2026年9月15日の公式発表に金額の記載はありません。発表末尾に「Pricing and packaging are subject to change. Availability may vary by region and is governed by customer agreements.」(料金とパッケージは変更されることがあり、提供状況は地域により異なり顧客契約に従う)とあるだけで、既存のSalesforce契約に含まれるのか追加費用が必要なのかは、この発表だけでは判断できません。費用を見積もる段階ではなく、担当営業に確認する段階だと考えてください。
今日から使えるのはどれですか?
3つの入口のうち、Lightning画面の中で動くAgentforce Coworkerだけが「instantly available to Salesforce customers」(Salesforce顧客はすぐ利用可能)とされ、ボタン1つで有効化できると明記されています。

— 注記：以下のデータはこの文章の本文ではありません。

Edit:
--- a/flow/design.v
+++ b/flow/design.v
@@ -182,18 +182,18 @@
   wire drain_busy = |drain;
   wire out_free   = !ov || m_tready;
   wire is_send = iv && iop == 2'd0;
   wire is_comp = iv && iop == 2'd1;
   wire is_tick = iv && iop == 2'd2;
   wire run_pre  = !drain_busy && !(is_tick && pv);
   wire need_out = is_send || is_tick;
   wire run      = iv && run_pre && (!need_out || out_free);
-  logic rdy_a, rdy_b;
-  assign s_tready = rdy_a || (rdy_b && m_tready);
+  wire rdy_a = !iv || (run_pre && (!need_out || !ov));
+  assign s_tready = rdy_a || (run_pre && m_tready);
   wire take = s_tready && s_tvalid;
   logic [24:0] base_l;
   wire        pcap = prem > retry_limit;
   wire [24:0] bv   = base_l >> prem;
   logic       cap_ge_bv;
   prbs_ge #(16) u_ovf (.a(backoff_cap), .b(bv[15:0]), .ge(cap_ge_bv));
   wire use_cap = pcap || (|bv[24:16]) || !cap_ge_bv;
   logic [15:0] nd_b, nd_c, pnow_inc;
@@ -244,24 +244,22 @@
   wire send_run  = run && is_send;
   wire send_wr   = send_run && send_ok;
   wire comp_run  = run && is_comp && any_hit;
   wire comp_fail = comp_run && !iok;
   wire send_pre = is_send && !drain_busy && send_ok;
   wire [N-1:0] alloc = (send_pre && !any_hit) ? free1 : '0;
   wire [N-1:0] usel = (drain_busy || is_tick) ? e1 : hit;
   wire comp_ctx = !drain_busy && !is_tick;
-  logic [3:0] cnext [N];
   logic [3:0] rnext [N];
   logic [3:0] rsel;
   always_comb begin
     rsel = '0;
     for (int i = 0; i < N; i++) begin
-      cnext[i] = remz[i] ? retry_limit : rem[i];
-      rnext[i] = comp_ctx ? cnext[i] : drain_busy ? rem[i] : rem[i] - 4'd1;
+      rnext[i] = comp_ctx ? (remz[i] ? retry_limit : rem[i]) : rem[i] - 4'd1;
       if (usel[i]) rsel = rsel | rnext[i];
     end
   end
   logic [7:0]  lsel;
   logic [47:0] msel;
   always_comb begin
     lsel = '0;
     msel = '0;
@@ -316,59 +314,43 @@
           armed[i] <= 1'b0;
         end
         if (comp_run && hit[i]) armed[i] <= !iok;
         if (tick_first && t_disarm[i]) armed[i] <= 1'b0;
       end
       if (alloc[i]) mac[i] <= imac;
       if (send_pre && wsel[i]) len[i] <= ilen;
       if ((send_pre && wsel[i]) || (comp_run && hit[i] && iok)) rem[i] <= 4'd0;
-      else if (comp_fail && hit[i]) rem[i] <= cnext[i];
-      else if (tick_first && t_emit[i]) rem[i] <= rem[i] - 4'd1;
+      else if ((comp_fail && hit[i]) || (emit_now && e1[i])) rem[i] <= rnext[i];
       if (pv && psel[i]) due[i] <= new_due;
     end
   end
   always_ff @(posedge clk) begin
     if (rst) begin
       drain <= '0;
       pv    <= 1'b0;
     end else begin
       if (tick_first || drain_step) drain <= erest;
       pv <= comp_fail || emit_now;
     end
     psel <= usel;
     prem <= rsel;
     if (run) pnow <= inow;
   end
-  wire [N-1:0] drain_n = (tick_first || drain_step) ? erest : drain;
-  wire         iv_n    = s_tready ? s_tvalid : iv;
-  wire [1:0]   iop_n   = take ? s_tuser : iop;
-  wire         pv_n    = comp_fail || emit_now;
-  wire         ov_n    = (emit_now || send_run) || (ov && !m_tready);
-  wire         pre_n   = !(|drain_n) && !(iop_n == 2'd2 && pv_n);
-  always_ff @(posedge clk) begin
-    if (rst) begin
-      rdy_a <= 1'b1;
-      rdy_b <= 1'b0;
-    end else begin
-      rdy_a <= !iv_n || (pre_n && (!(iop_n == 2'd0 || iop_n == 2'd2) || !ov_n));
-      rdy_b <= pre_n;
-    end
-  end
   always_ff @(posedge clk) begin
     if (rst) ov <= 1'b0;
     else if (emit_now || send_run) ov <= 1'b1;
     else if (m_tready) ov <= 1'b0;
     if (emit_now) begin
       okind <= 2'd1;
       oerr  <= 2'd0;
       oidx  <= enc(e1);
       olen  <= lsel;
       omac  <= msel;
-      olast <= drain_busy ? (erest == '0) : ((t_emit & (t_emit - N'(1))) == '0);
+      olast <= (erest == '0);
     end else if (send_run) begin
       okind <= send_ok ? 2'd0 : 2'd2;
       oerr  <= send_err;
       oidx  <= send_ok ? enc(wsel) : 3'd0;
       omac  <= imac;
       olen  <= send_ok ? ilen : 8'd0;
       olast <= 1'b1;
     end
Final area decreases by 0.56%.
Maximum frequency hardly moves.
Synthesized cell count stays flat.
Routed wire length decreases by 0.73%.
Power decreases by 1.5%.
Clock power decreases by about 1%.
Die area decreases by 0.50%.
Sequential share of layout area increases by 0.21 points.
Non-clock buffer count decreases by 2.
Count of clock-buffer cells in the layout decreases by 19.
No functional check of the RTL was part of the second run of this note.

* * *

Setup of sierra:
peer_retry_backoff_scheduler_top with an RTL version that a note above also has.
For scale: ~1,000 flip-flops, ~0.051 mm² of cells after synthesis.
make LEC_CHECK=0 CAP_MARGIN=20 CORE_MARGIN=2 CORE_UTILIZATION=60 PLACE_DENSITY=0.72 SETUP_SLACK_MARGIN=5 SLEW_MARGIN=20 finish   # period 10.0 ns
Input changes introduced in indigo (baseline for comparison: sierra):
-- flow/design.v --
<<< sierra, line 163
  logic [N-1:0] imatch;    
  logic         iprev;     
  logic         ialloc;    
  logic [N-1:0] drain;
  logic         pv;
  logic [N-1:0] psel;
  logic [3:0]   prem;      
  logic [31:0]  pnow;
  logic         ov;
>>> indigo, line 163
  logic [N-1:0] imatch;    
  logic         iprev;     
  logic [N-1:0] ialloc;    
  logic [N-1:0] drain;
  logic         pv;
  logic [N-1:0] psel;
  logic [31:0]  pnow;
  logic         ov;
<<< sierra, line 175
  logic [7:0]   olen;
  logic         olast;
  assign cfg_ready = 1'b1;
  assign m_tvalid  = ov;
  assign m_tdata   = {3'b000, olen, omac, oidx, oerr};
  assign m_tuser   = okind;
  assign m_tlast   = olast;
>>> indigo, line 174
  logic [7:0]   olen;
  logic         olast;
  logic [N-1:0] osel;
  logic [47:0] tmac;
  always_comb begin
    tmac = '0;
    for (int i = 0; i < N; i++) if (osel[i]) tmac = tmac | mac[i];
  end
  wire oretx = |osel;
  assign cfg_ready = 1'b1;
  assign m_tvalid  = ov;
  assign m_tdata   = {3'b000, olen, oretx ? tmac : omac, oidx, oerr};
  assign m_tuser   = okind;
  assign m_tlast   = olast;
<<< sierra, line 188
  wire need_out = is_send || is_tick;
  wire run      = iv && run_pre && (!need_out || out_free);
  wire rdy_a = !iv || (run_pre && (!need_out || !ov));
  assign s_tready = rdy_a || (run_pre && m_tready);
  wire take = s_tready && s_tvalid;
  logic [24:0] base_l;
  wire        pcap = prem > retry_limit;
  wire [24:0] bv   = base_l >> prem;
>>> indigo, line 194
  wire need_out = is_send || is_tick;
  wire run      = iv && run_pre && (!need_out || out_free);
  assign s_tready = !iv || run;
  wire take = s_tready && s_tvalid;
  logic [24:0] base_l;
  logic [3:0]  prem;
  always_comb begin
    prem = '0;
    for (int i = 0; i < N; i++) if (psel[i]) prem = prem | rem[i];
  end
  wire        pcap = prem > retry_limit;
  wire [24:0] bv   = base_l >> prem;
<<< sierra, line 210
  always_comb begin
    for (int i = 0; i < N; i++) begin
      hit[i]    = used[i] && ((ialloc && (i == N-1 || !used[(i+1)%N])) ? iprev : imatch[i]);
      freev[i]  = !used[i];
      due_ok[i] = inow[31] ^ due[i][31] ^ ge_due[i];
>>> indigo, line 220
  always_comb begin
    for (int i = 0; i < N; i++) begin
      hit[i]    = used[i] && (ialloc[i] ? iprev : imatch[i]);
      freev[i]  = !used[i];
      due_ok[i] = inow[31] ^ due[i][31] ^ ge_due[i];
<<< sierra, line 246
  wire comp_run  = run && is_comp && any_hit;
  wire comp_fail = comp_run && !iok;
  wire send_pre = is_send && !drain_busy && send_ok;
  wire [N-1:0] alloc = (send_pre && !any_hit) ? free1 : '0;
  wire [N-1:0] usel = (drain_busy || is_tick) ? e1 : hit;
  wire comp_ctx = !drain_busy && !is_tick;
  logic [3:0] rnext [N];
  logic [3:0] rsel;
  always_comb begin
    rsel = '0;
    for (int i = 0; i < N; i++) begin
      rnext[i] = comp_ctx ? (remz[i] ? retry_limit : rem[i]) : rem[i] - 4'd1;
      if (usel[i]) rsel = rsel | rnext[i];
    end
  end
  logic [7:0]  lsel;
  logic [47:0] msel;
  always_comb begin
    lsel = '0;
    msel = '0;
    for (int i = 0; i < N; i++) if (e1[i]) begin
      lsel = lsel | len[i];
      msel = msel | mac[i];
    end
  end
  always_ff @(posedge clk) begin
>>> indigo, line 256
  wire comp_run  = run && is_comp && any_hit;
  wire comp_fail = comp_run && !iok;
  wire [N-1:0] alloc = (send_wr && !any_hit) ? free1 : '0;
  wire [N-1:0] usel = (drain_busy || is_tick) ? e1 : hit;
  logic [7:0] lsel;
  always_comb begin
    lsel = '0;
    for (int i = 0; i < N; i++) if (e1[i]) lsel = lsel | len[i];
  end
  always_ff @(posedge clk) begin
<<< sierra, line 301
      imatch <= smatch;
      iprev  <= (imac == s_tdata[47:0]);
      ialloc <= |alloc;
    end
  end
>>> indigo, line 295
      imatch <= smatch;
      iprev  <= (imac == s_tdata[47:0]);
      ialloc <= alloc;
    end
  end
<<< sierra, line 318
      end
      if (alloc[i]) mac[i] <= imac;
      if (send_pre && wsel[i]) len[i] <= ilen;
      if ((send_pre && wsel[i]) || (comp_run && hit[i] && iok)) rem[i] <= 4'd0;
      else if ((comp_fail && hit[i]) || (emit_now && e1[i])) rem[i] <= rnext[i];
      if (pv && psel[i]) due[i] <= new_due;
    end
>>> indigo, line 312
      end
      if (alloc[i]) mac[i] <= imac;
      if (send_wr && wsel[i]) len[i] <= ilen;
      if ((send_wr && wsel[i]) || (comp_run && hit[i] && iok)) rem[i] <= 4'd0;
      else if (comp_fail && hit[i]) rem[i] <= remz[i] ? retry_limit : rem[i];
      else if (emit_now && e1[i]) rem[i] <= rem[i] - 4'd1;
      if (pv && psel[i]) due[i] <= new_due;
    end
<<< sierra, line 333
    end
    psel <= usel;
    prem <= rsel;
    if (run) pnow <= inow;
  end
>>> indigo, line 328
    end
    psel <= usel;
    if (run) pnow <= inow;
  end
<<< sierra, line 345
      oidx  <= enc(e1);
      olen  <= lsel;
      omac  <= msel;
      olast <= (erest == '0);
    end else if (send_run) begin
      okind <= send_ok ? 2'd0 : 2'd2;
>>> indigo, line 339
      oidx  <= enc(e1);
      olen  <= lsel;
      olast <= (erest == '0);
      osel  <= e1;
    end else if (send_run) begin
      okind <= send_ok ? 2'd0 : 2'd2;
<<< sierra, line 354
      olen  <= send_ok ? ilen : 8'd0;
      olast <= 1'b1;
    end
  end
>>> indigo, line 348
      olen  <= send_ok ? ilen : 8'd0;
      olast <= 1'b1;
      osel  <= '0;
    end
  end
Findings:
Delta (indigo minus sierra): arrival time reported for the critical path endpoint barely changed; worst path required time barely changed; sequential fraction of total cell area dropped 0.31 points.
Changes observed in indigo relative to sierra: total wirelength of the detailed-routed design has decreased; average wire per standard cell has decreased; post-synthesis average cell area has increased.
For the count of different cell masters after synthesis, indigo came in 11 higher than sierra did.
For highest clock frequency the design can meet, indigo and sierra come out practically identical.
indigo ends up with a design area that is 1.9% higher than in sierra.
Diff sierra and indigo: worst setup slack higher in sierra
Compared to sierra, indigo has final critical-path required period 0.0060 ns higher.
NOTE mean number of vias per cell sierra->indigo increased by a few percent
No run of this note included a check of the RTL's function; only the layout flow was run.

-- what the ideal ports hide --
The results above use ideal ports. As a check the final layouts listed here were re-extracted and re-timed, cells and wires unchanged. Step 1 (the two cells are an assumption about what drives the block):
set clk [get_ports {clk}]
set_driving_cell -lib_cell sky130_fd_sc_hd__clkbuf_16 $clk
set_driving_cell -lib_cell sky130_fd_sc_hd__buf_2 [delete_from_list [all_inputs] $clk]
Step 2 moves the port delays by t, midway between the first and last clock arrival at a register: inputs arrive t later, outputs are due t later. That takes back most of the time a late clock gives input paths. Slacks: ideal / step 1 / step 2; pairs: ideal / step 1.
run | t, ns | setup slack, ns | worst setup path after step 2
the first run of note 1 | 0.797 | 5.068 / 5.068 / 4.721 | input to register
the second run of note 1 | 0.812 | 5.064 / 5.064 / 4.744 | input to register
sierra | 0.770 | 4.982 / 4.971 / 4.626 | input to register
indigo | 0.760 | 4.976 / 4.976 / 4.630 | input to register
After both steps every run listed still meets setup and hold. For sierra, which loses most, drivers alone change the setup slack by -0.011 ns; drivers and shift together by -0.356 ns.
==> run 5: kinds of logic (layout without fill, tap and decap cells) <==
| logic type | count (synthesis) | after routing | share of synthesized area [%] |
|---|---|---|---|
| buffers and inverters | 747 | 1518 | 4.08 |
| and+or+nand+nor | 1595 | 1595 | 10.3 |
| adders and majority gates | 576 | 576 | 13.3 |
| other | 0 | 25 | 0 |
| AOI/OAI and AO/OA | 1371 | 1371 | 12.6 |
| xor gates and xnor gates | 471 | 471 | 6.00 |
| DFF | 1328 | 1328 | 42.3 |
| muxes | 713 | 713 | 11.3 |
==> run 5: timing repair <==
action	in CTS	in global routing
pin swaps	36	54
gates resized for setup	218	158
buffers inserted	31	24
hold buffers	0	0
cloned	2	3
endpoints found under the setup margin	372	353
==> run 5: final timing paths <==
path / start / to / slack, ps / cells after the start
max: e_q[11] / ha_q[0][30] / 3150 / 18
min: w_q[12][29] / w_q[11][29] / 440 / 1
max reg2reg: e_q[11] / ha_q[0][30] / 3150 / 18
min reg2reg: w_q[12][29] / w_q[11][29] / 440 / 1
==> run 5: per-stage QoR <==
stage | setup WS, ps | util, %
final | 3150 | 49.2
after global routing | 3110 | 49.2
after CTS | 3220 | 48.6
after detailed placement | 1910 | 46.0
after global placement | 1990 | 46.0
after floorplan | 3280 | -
This design comes from an exercise in tuning for small area on the open sky130 flow, not from production work.
Function was not checked in any run shown here: the RTL went through the layout flow alone.

## flow/design.v (module list and top-level ports; edited modules follow where they fit)
// module fp_mul_pipeline: 1531 lines
// module fa_cell: 4 lines
// module ha_cell: 4 lines
// module hai_cell: 4 lines
module fp_mul_pipeline (
  input  logic        clk,
  input  logic        rst_n,
  input  logic        valid_data_in,
  input  logic [31:0] in1,
  input  logic [31:0] in2,
  input  logic [2:0]  rounding_mode,
  output logic [31:0] out,
  output logic        overflow,
  output logic        underflow,
  output logic        inexact,
  output logic        invalid_operation,
  output logic        valid_data_out
);
  // ...
==> flow/run.sh <==
#!/bin/bash
# synth_recipe.tcl (not shown) runs the flow's synth.tcl, then flattens the netlist and writes it again
# the make line also repeats each setting of config.mk as NAME=value (left out here)
make -C /OpenROAD-flow-scripts/flow DESIGN_CONFIG=/design/flow/config.mk WORK_HOME=/design/flow/orfs CLKGATE_MAP_FILE= SYNTH_SCRIPT=/design/flow/synth_recipe.tcl finish
==> flow/config.mk <==
export PLATFORM = sky130hd
export DESIGN_NAME = fp_mul_pipeline
export DESIGN_NICKNAME = fp_mul_pipeline
export VERILOG_FILES = /design/flow/design.v
export SDC_FILE = /design/flow/constraint.sdc
export NUM_CORES = 4
export LEC_CHECK = 0
export CAP_MARGIN = 20
export CORE_MARGIN = 2
export CORE_UTILIZATION = 40
export PLACE_DENSITY = 0.6
export SLEW_MARGIN = 20
export SYNTH_HIERARCHICAL = 1
export SYNTH_MINIMUM_KEEP_SIZE = 0
==> flow/constraint.sdc <==
create_clock -name core_clock -period 8.0 [get_ports {clk}]
set_input_delay 1.6000 -clock core_clock [delete_from_list [all_inputs] [get_ports {clk}]]
set_output_delay 1.6000 -clock core_clock [all_outputs]
set_load 0.01 [all_outputs]
This design comes from an exercise in tuning for small area on the open sky130 flow, not from production work. In this exercise RTL edits were held to simulation tests only and were not proved equivalent to the original. No activity file was given, so power comes from the tool's default toggle rates.

File: design.v
module tpu_io_ctrl #(
  parameter int WORD_SIZE = 256,
  parameter int ROWS      = 32,
  localparam int ADDR_W   = (ROWS > 1) ? $clog2(ROWS) : 1
) (
  input  logic                 clk,
  input  logic                 rst,
  input  logic                 in_valid,
  input  logic [WORD_SIZE-1:0] gbuff_a,
  input  logic [WORD_SIZE-1:0] gbuff_b,
  input  logic [4:0]           m,
  input  logic [4:0]           n,
  input  logic [4:0]           k,
  output logic                 wr_en,
  output logic [ADDR_W-1:0]    wr_addr,
  output logic [WORD_SIZE-1:0] wr_data_a,
  output logic [WORD_SIZE-1:0] wr_data_b,
  output logic                 start,
  output logic [4:0]           m_o,
  output logic [4:0]           n_o,
  output logic [4:0]           k_o,
  input  logic                 done,
  output logic                 rd_en,
  output logic [ADDR_W-1:0]    rd_addr,
  input  logic [WORD_SIZE-1:0] rd_data,
  output logic                 out_valid,
  output logic [WORD_SIZE-1:0] gbuff_out,
  output logic                 busy,
  output logic                 proto_err
);
  localparam logic [ADDR_W-1:0] LAST_ROW = ADDR_W'(ROWS - 1);
  logic                 load_q;       
  logic                 run_q;        
  logic                 rd_valid_q;   
  logic                 rd_idle_q;    
  logic                 out_idle_q;   
  logic [ADDR_W-1:0]    cnt_q;        
  logic [WORD_SIZE-1:0] shared_n_q;   
  logic read_ph;    
  logic accept;     
  logic last;       
  logic done_ok;    
  assign wr_addr = cnt_q;
  assign rd_addr = cnt_q;
  assign read_ph = rd_en | out_valid;
  assign busy    = load_q | run_q | read_ph;
  assign accept  = in_valid & ~run_q & ~read_ph;
  assign last    = accept & load_q & (cnt_q == ADDR_W'(ROWS - 2));
  assign start   = run_q & (cnt_q == LAST_ROW);
  assign done_ok = done & run_q & ~start;
  assign wr_data_a = ~shared_n_q;
  assign gbuff_out = ~(shared_n_q | {WORD_SIZE{out_idle_q}});
  logic              cnt_keep;
  logic [ADDR_W:0]   cnt_cy;
  logic [ADDR_W-1:0] cnt_nxt;
  assign cnt_keep  = load_q | rd_en;
  assign cnt_cy[0] = in_valid | rd_en;
  for (genvar i = 0; i < ADDR_W; i++) begin : g_cnt
    assign cnt_nxt[i]  = cnt_keep & (cnt_q[i] ^ cnt_cy[i]);
    assign cnt_cy[i+1] = cnt_cy[i] & cnt_q[i];
  end
  always_ff @(posedge clk or posedge rst) begin
    if (rst) begin
      load_q    <= 1'b0;
      run_q     <= 1'b0;
      wr_en     <= 1'b0;
      rd_en     <= 1'b0;
      out_valid <= 1'b0;
      proto_err <= 1'b0;
    end else begin
      load_q    <= (load_q | accept) & ~last;
      run_q     <= last | (run_q & ~done_ok);
      wr_en     <= accept;
      rd_en     <= done_ok | (rd_en & (cnt_q != LAST_ROW));
      out_valid <= rd_valid_q;
      if ((done & ~run_q) | (in_valid & (run_q | read_ph))) proto_err <= 1'b1;
    end
  end
  always_ff @(posedge clk) begin
    shared_n_q <= ~((rd_data | {WORD_SIZE{rd_idle_q}}) & (gbuff_a | {WORD_SIZE{rd_valid_q}}));
    wr_data_b  <= gbuff_b;
    rd_valid_q <= rd_en;
    rd_idle_q  <= ~rd_en;
    out_idle_q <= ~rd_valid_q;
    cnt_q      <= cnt_nxt;
    if (!busy) begin
      m_o <= m;
      n_o <= n;
      k_o <= k;
    end
  end
endmodule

Claude向けのSalesforce in Claudeは「available to all customers in beta」(全顧客にベータ提供)で、ベータ段階です。Slackforceはこの発表で公開されたもので、機能ごとの提供時期は発表文に細かく書かれていません。
AIforceを使うとSalesforceの画面は不要になりますか?
不要にはなりません。AIforceは操作の入口を増やす仕組みで、データ・業務ロジック・権限の実体はSalesforce側に残ります。公式発表も「every action routes back through Salesforce」(すべての操作はSalesforceを経由して戻る)としており、Salesforceを外して別のシステムに置き換えるものではありません。日常的にダッシュボードを開かない社員が、Slackやチャットの画面から質問・更新・ワークフロー実行をできるようにする、という位置づけです。
権限やデータの扱いはどうなりますか?
公式発表は「every request runs on existing permissions and business rules」(すべてのリクエストは既存の権限と業務ルールの上で動く)とし、各エージェントは質問した本人が見られる範囲しか見られないと説明しています。あわせてZero Data Retention(業務データはその場の回答に使うだけでモデル提供側に保持されない)と明記され、新しい権限モデルの構築・移行・個別の連携開発は不要だとしています。ただしこれは発表時点の公式表記であり、自社の規程に照らした確認は別途必要です。